Harvey Lewis prévient qu’il serait judicieux de se demander avant tout si une IA complexe est réellement nécessaire. Les modèles de deep learning sont tout à fait capables d’analyser de gros volumes de données cohérentes. « Ils sont très performants lorsqu’il s’agit d’effectuer les tâches précises pour lesquelles ils ont été entraînés », poursuit-il. Mais il existe très souvent des solutions plus simples et moins coûteuses, dont l’impact environnemental est bien moindre.
Le data scientist cherche toujours un point de référence : le modèle d’IA le plus simple capable de produire une réponse raisonnable. « À partir de là, il suffit de déterminer s’il fait l’affaire ou s’il est nécessaire de le développer », enchaîne-t-il.
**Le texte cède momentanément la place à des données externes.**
==> v34 <==
==> flow/design.v <==
`default_nettype none
module fifo_16_1024_ft
  (
   input wire        clk,
   input wire        srst,
   input wire [15:0] din,
   input wire        wr_en,
   input wire        rd_en,
   output wire [15:0] dout,
   output wire       full,
   output reg        overflow,
   output wire       empty,
   output wire       valid,
   output reg        underflow,
   output wire       wr_rst_busy,
   output wire       rd_rst_busy
   );
    localparam DEPTH_LOG2 = 4;
    reg [15:0] mem [0:(1<<DEPTH_LOG2)-1];
    reg [DEPTH_LOG2:0] wp;
    reg [DEPTH_LOG2:0] rp;
    assign empty = (wp == rp);
    assign full = (wp[DEPTH_LOG2] != rp[DEPTH_LOG2]) &&
                  (wp[DEPTH_LOG2-1:0] == rp[DEPTH_LOG2-1:0]);
    assign valid = ~empty;
    assign dout = mem[rp[DEPTH_LOG2-1:0]];
    assign wr_rst_busy = 1'b0;
    assign rd_rst_busy = 1'b0;
    always @(posedge clk) begin
	if(wr_en == 1'b1 && full == 1'b0) begin
	    mem[wp[DEPTH_LOG2-1:0]] <= din;
	end
    end
    always @(posedge clk) begin
	if(srst == 1'b1) begin
	    wp <= 0;
	    rp <= 0;
	    overflow <= 1'b0;
	    underflow <= 1'b0;
	end else begin
	    if(wr_en == 1'b1 && full == 1'b0) begin
		wp <= wp + 1'b1;
	    end
	    if(rd_en == 1'b1 && empty == 1'b0) begin
		rp <= rp + 1'b1;
	    end
	    overflow <= wr_en & full;
	    underflow <= rd_en & empty;
	end
    end
endmodule  
`default_nettype wire
`default_nettype none
module ether_rx#(parameter APP_KEY=16'h6000)
(
input wire clk,
input wire reset,
input wire [511:0] recv_data,
input wire recv_valid,
input wire recv_sop,
input wire recv_eop,
input wire [7:0] recv_mty,
output reg [111:0] ether_header_data,
output reg ether_header_valid,
output reg [511:0] ether_data_data,
output reg ether_data_valid,
output reg ether_data_sop,
output reg ether_data_eop,
output reg [7:0] ether_data_mty
);
    enum {IDLE, RECV_ALL, LAST_ONE} state;
    reg [399:0] recv_buf;
    reg [7:0] recv_mty_reg;
    reg ether_data_sop_reg;
    always @(posedge clk) begin
	if(reset == 1'b1) begin
	    state <= IDLE;
	    ether_header_data <= 112'd0;
	    ether_header_valid <= 1'b0;
	    ether_data_data <= 512'd0;
	    ether_data_valid <= 1'b0;
	    ether_data_sop <= 1'b0;
	    ether_data_eop <= 1'b0;
	    ether_data_mty <= 8'd0;
	    recv_buf <= 400'd0;
	    recv_mty_reg <= 8'd0;
	    ether_data_sop_reg <= 1'b0;
	end else begin
	case(state)
	    IDLE: begin
		if(recv_sop == 1'b1 && recv_valid == 1'b1 && recv_data[415:400] == APP_KEY) begin
		    ether_header_data <= recv_data[511:400];
		    ether_header_valid <= 1'b1;
		    if(recv_eop == 1'b1) begin
			ether_data_data <= {recv_data[399:0], 112'd0};
			ether_data_eop <= 1'b1;
			ether_data_sop <= 1'b1;
			ether_data_valid <= 1'b1;
			ether_data_mty <= recv_mty + 14;
			state <= IDLE;
		    end else begin
			ether_data_valid <= 1'b0;
			ether_data_sop_reg <= 1'b1;
			recv_buf <= recv_data[399:0];
			state <= RECV_ALL;
		    end
		end else begin
		    ether_header_data <= 112'd0;
		    ether_header_valid <= 1'b0;
		    ether_data_data <= 512'd0;
		    ether_data_valid <= 1'b0;
		    ether_data_sop <= 1'b0;
		    ether_data_eop <= 1'b0;
		    ether_data_mty <= 8'd0;
		    recv_buf <= 400'd0;
		    recv_mty_reg <= 8'd0;
		    ether_data_sop_reg <= 1'b0;
		end
	    end
	    RECV_ALL: begin
		if(recv_valid == 1'b1) begin
		    ether_data_data <= {recv_buf[399:0], recv_data[511:400]};
		    ether_data_valid <= 1'b1;
		    ether_data_sop <= ether_data_sop_reg;
		    ether_data_sop_reg <= 1'b0;
		    recv_buf <= recv_data[399:0];
		    if(recv_eop == 1'b1) begin
			if(recv_mty >= 50) begin
			    ether_data_mty <= recv_mty - 50;
			    ether_data_eop <= 1'b1;
			    state <= IDLE;
			end else begin
			    ether_data_eop <= 1'b0;
			    recv_mty_reg <= recv_mty + 14;
			    state <= LAST_ONE;
			end
		    end
		end else begin
		    ether_data_valid <= 1'b0;
		end
	    end
	    LAST_ONE: begin
		ether_data_data <= {recv_buf, 112'h0};
		ether_data_valid <= 1'b1;
		ether_data_eop <= 1'b1;
		ether_data_sop <= 1'b0;
		ether_data_mty <= recv_mty_reg;
		state <= IDLE;
	    end
	    default: begin
		state <= IDLE;
	    end
	endcase
	end
    end
endmodule  
`default_nettype wire
`default_nettype none
module ether_tx
(
input wire clk,
input wire reset,
input wire [111:0] ether_header_data,
input wire ether_header_valid,
input wire [511:0] ether_data_data,
input wire ether_data_valid,
input wire ether_data_sop,
input wire ether_data_eop,
input wire [7:0] ether_data_mty,
output reg [511:0] send_data,
output reg send_valid,
output reg send_sop,
output reg send_eop,
output reg [7:0] send_mty
);
    enum {IDLE, RECV_ALL, LAST_ONE} state;
    reg [399:0] send_buf;
    reg [7:0] send_mty_reg;
    always @(posedge clk) begin
	if(reset == 1'b1) begin
	    state <= IDLE;
	    send_data <= 512'd0;
	    send_valid <= 1'b0;
	    send_sop <= 1'b0;
	    send_eop <= 1'b0;
	    send_mty <= 8'd0;
	    send_buf <= 112'd0;
	    send_mty_reg <= 8'd0;
	end else begin
	case(state)
	    IDLE: begin
		if(ether_header_valid == 1'b1 && ether_data_sop == 1'b1 && ether_data_valid == 1'b1) begin
		    send_data <= {ether_header_data, ether_data_data[511:112]};
		    send_valid <= 1'b1;
		    send_sop <= 1'b1;
		    send_buf <= ether_data_data[111:0];
		    if(ether_data_eop == 1'b1) begin
			if(ether_data_mty >= 14) begin
			    send_mty <= ether_data_mty - 14;
			    send_eop <= 1'b1;
			    state <= IDLE;
			end else begin
			    send_mty_reg <= ether_data_mty + 50;
			    send_eop <= 1'b0;
			    state <= LAST_ONE;
			end
		    end else begin
			send_eop <= 1'b0;
			state <= RECV_ALL;
		    end
		end else begin
		    send_data <= 512'd0;
		    send_valid <= 1'b0;
		    send_sop <= 1'b0;
		    send_eop <= 1'b0;
		    send_mty <= 8'd0;
		    send_buf <= 112'd0;
		    send_mty_reg <= 8'd0;
		end
	    end
	    RECV_ALL: begin
		if(ether_data_valid == 1'b1) begin
		    send_data <= {send_buf, ether_data_data[511:112]};
		    send_valid <= 1'b1;
		    send_sop <= 1'b0;
		    send_buf <= ether_data_data[111:0];
		    if(ether_data_eop == 1'b1) begin
			if(ether_data_mty >= 14) begin
			    send_mty <= ether_data_mty - 14;
			    send_eop <= 1'b1;
			    state <= IDLE;
			end else begin
			    send_mty_reg <= ether_data_mty + 50;
			    send_eop <= 1'b0;
			    state <= LAST_ONE;
			end
		    end
		end else begin
		    send_valid <= 1'b0;
		end
	    end
	    LAST_ONE: begin
		send_data <= {send_buf, 400'd0};
		send_valid <= 1'b1;
		send_eop <= 1'b1;
		send_sop <= 1'b0;
		send_mty <= send_mty_reg;
		state <= IDLE;
	    end
	    default: begin
		state <= IDLE;
	    end
	endcase
	end
    end
endmodule  
`default_nettype wire
`default_nettype none
module cmac_usplus_emitter
  (
   input wire clk,
   input wire reset,
   input wire [511:0] din_data,
   input wire din_valid,
   input wire din_sop,
   input wire din_eop,
   input wire [7:0] din_mty,
   output reg [511:0] dout_data,
   output reg dout_valid,
   output wire dout_kick,
   output wire [13:0] dout_bytes,
   input wire cmac_busy,
   input wire cmac_done,
   input wire cmac_tx_rdy
   );
    reg[7:0] data_ready_state;
    reg dout_ready;
    reg [15:0] dout_count;
    always @(posedge clk) begin
	if(reset == 1'b1) begin
	    dout_valid <= 1'b0;
	    dout_ready <= 1'b0;
	    dout_count <= 16'd0;
	    data_ready_state <= 8'd0;
	end else begin
	    dout_data <= din_data;
	    dout_valid <= din_valid;
	    if(data_ready_state == 0) begin
		if(din_valid == 1 && din_sop == 1) begin
		    if(din_eop == 1) begin
			dout_ready <= 1;
			dout_count <= 64 - din_mty;
		    end else begin
			dout_ready <= 0;
			dout_count <= 64;
			data_ready_state <= data_ready_state + 1;
		    end
		end else begin
		    dout_ready <= 0;
		end
	    end else if(data_ready_state == 1) begin
		if(din_valid == 1) begin
		    if(din_eop == 1) begin
			dout_ready <= 1;
			dout_count <= dout_count + (64 - din_mty);
			data_ready_state <= 0;
		    end else begin
			dout_ready <= 0;
			dout_count <= dout_count + 64;
		    end
		end else begin
		    dout_ready <= 0;
		end
	    end else begin
		dout_ready <= 0;
	    end
	end
    end
    reg fifo_rd;
    wire [15:0] fifo_q;
    wire fifo_full, fifo_empty;
    wire fifo_valid;
    wire fifo_overflow, fifo_underflow;
    wire fifo_wr_rst_busy, fifo_rd_rst_busy;
    fifo_16_1024_ft fifo_i(.clk(clk),
			   .srst(reset),
			   .din(dout_count),
			   .wr_en(dout_ready),
			   .rd_en(fifo_rd),
			   .dout(fifo_q),
			   .full(fifo_full),
			   .overflow(fifo_overflow),
			   .empty(fifo_empty),
			   .valid(fifo_valid),
			   .underflow(fifo_underflow),
			   .wr_rst_busy(fifo_wr_rst_busy),
			   .rd_rst_busy(fifo_rd_rst_busy));
    reg [7:0] kick_state;
    reg kick_reg;
    reg [13:0] bytes_reg;
    assign dout_kick = kick_reg;
    assign dout_bytes = bytes_reg;
    always @(posedge clk) begin
	if(reset == 1'b1) begin
	    kick_reg <= 1'b0;
	    bytes_reg <= 14'd0;
	    kick_state <= 8'd0;
	    fifo_rd <= 1'b0;
	end else begin
	    case(kick_state)
		0 : begin
		    if(fifo_valid && cmac_tx_rdy) begin
			kick_reg <= 1'b1;
			kick_state <= kick_state + 1;
			bytes_reg <= fifo_q[13:0];
			fifo_rd <= 1'b1;
		    end else begin
			kick_reg <= 1'b0;
			fifo_rd <= 1'b0;
		    end
		end
		1 : begin
		    fifo_rd <= 1'b0;
		    if(cmac_busy == 1'b1) begin  
			kick_reg <= 1'b0;
			kick_state <= kick_state + 1;
		    end
		end
		2 : begin
		    if(cmac_done == 1'b1) begin  
			kick_state <= 0;
		    end
		end
		default: begin
		    kick_state <= 0;
		    kick_reg <= 1'b0;
		    fifo_rd <= 1'b0;
		end
	    endcase  
	end
    end
endmodule  
`default_nettype wire
`default_nettype none
module ether_echo
  (
   input wire         clk,
   input wire         reset,
   input wire [127:0] rx_dataout0,
   input wire [127:0] rx_dataout1,
   input wire [127:0] rx_dataout2,
   input wire [127:0] rx_dataout3,
   input wire         rx_enaout0,
   input wire         rx_sopout0,
   input wire         rx_eopout0,
   input wire         rx_eopout1,
   input wire         rx_eopout2,
   input wire         rx_eopout3,
   input wire [3:0]   rx_mtyout0,
   input wire [3:0]   rx_mtyout1,
   input wire [3:0]   rx_mtyout2,
   input wire [3:0]   rx_mtyout3,
   output wire [511:0] send_data,
   output wire         send_valid,
   output wire         send_sop,
   output wire         send_eop,
   output wire [7:0]   send_mty,
   output wire         tx_kick,
   output wire [13:0]  tx_bytes,
   input wire          cmac_busy,
   input wire          cmac_done,
   input wire          cmac_tx_rdy
   );
    wire [7:0] recv_mty = rx_eopout3 == 1'b1 ? rx_mtyout3
	       : rx_eopout2 == 1'b1 ? rx_mtyout2 + 8'd16
	       : rx_eopout1 == 1'b1 ? rx_mtyout1 + 8'd32
	       : rx_eopout0 == 1'b1 ? rx_mtyout0 + 8'd48
               : 8'd0;
    wire [111:0] ether_header_data;
    wire         ether_header_valid;
    wire [511:0] ether_data_data;
    wire         ether_data_valid;
    wire         ether_data_sop;
    wire         ether_data_eop;
    wire [7:0]   ether_data_mty;
    ether_rx#(.APP_KEY(16'h3434)) ether_rx_i
      (
       .clk(clk),
       .reset(reset),
       .recv_data({rx_dataout0, rx_dataout1, rx_dataout2, rx_dataout3}),
       .recv_valid(rx_enaout0),
       .recv_sop(rx_sopout0),
       .recv_eop(rx_eopout0 || rx_eopout1 || rx_eopout2 || rx_eopout3),
       .recv_mty(recv_mty),
       .ether_header_data(ether_header_data),
       .ether_header_valid(ether_header_valid),
       .ether_data_data(ether_data_data),
       .ether_data_valid(ether_data_valid),
       .ether_data_sop(ether_data_sop),
       .ether_data_eop(ether_data_eop),
       .ether_data_mty(ether_data_mty)
       );
    ether_tx ether_tx_i
      (
       .clk(clk),
       .reset(reset),
       .ether_header_data({ether_header_data[63:16], ether_header_data[111:64], ether_header_data[15:0]}),  
       .ether_header_valid(ether_header_valid),
       .ether_data_data(ether_data_data),
       .ether_data_valid(ether_data_valid),
       .ether_data_sop(ether_data_sop),
       .ether_data_eop(ether_data_eop),
       .ether_data_mty(ether_data_mty),
       .send_data(send_data),
       .send_valid(send_valid),
       .send_sop(send_sop),
       .send_eop(send_eop),
       .send_mty(send_mty)
       );
    cmac_usplus_emitter cmac_usplus_emitter_i
      (
       .clk(clk),
       .reset(reset),
       .din_data(send_data),
       .din_valid(send_valid),
       .din_sop(send_sop),
       .din_eop(send_eop),
       .din_mty(send_mty),
       .dout_data(),
       .dout_valid(),
       .dout_kick(tx_kick),
       .dout_bytes(tx_bytes),
       .cmac_busy(cmac_busy),
       .cmac_done(cmac_done),
       .cmac_tx_rdy(cmac_tx_rdy)
       );
endmodule  
`default_nettype wire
Non seulement ces modèles plus simples, tels que les arbres décisionnels, sont moins coûteux, moins gourmands en énergie et émettent moins de gaz à effet de serre, mais ils sont également plus faciles à comprendre et à expliquer. Il s’agit là d’un atout majeur dans des domaines tels que la fiscalité, qui doit permettre les contrôles et les audits.
Il ajoute qu’il est souvent avantageux de coupler intelligence humaine et intelligence artificielle. On peut ainsi effectuer des contrôles manuels pour les problèmes de qualité élémentaires, par exemple pour vérifier qu’un champ de date est configuré comme tel, avant de lancer les tâches automatiques.
Il est souvent plus efficace de répartir les processus entre les machines et les humains : le logiciel sert à trier les gros volumes, par exemple en repérant les images contenant des chiens, puis des personnes sont chargées de classer les images par race, ce qui demande davantage de discernement. « En introduisant un cerveau humain dans la boucle, vous gagnerez en performance et en écoresponsabilité », conclut Harvey Lewis.